I am trying to put together a maximal model for stepwise regression ('backward selection') using lme4 syntax and would be very grateful for any help as this is the first time I am doing this.
Here's my situation: In the context of a linguistic research project, I conducted a psycholinguistic experiment in six different locations (VARIETY, levels: U, V, W, X, Y, Z). The experiment tested two linguistic variables A and B with two levels each (TRUE, FALSE). These variables were crossed: A(TRUE)+B(TRUE); A(TRUE)+B(FALSE); A(FALSE)+B(TRUE); A(FALSE)+B(FALSE) and each combination was tested using two different lexicalizations, resulting in eight test items (ITEM, levels: S1-S8).

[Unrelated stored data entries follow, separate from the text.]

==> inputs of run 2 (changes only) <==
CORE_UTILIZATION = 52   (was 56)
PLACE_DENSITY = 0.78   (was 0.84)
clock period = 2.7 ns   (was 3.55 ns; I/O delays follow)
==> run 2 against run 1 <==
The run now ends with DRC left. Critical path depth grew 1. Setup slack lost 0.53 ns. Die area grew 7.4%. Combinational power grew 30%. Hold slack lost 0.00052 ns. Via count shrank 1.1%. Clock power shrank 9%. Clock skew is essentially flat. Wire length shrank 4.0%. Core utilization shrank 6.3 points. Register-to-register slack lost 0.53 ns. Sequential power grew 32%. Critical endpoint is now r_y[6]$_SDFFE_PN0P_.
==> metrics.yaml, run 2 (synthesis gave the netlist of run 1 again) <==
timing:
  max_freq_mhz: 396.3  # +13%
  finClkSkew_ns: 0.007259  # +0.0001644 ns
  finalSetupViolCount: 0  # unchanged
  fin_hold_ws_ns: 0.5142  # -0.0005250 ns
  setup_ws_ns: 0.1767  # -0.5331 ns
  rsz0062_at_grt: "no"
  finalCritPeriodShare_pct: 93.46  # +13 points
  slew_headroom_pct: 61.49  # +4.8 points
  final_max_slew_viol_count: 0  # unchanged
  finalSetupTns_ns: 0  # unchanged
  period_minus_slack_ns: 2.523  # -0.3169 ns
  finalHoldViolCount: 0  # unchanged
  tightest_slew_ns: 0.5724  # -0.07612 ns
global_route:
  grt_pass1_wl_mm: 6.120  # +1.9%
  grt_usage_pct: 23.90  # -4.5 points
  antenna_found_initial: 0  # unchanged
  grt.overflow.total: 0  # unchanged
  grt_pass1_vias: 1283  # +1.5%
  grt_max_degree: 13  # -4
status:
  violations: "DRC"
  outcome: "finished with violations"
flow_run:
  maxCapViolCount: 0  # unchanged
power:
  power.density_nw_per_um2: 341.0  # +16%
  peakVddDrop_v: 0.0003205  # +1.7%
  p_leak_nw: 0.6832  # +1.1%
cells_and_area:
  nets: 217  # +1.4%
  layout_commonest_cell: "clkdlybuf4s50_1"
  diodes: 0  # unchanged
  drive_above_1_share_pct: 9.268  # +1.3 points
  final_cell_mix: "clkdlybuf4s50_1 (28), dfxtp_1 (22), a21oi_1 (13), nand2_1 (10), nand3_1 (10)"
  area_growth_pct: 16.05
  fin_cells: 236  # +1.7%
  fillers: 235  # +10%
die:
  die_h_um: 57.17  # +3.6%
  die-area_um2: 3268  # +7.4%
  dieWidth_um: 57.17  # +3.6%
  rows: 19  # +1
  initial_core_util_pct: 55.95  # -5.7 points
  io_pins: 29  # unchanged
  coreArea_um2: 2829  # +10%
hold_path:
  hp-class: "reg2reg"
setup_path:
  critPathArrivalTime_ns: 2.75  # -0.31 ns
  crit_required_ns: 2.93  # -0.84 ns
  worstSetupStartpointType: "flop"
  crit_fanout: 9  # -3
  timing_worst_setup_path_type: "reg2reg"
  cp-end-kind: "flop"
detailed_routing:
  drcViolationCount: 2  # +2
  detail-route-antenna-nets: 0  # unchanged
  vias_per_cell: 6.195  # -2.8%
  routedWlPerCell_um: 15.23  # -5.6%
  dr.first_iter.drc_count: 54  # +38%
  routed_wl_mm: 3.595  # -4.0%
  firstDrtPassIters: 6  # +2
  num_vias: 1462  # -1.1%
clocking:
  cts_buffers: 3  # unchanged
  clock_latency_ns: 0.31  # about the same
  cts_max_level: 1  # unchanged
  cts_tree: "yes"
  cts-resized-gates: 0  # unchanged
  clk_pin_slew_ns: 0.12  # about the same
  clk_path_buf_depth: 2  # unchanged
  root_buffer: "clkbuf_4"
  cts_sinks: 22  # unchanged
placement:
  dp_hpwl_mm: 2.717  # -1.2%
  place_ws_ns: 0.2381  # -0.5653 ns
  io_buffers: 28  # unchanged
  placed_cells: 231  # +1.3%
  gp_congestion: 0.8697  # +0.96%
[src/rtl/led_display_mode_sequencer_if.sv]
// Control/observation bundle of the mode sequencer.
//   master : board control side (drives requests and the observed row handshake)
//   slave  : led_display_mode_sequencer
interface led_display_mode_sequencer_if;
  import led_display_pkg::*;

  logic        auto_en_in;
  logic        next_in;
  logic        prev_in;
  logic [3:0]  mode_sel_in;
  logic        mode_sel_valid_in;
  logic        row_valid_in;
  logic [3:0]  row_address_in;
  logic [3:0]  mode_out;
  logic        switching_out;
  logic        sel_error_out;
  logic [15:0] frame_count_out;

  modport master (
    output auto_en_in, next_in, prev_in, mode_sel_in, mode_sel_valid_in,
           row_valid_in, row_address_in,
    input  mode_out, switching_out, sel_error_out, frame_count_out
  );

  modport slave (
    input  auto_en_in, next_in, prev_in, mode_sel_in, mode_sel_valid_in,
           row_valid_in, row_address_in,
    output mode_out, switching_out, sel_error_out, frame_count_out
  );

endinterface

Because of the experiment's Latin squares design, the eight ITEMs were varied across four material sets (MS, levels: MS1-4). The participants' (SUBJECT) ratings were normalized to z-scores (Z_SCORE). The dataset that I want to analyze looks as follows:
The aim of the experiment was to find out (1) whether there were effects regarding the various combinations of syntactic variables A and B, and (2) whether there were variety-specific effects.
So, in my understanding, in a mixed model the following would be the fixed effects: VARIETY, FEATURE_A and FEATURE_B. And the random effects would be: SUBJECT, ITEM, and MS.
My first try at a maximum model, in lme4 syntax and based on the literature that I have so far read, looks like this: Z_SCORE ~ VARIETY * FEATURE_A * FEATURE_B + (1|SUBJECT) + (1|ITEM) + (1|MS). I have already carried out a stepwise regression in R and it all looks good, however, I am not sure as to whether my lme4 formula really accounts for the experimental setup well. In particular, I am still unsure whether the relationship between ITEM and MS is accounted for.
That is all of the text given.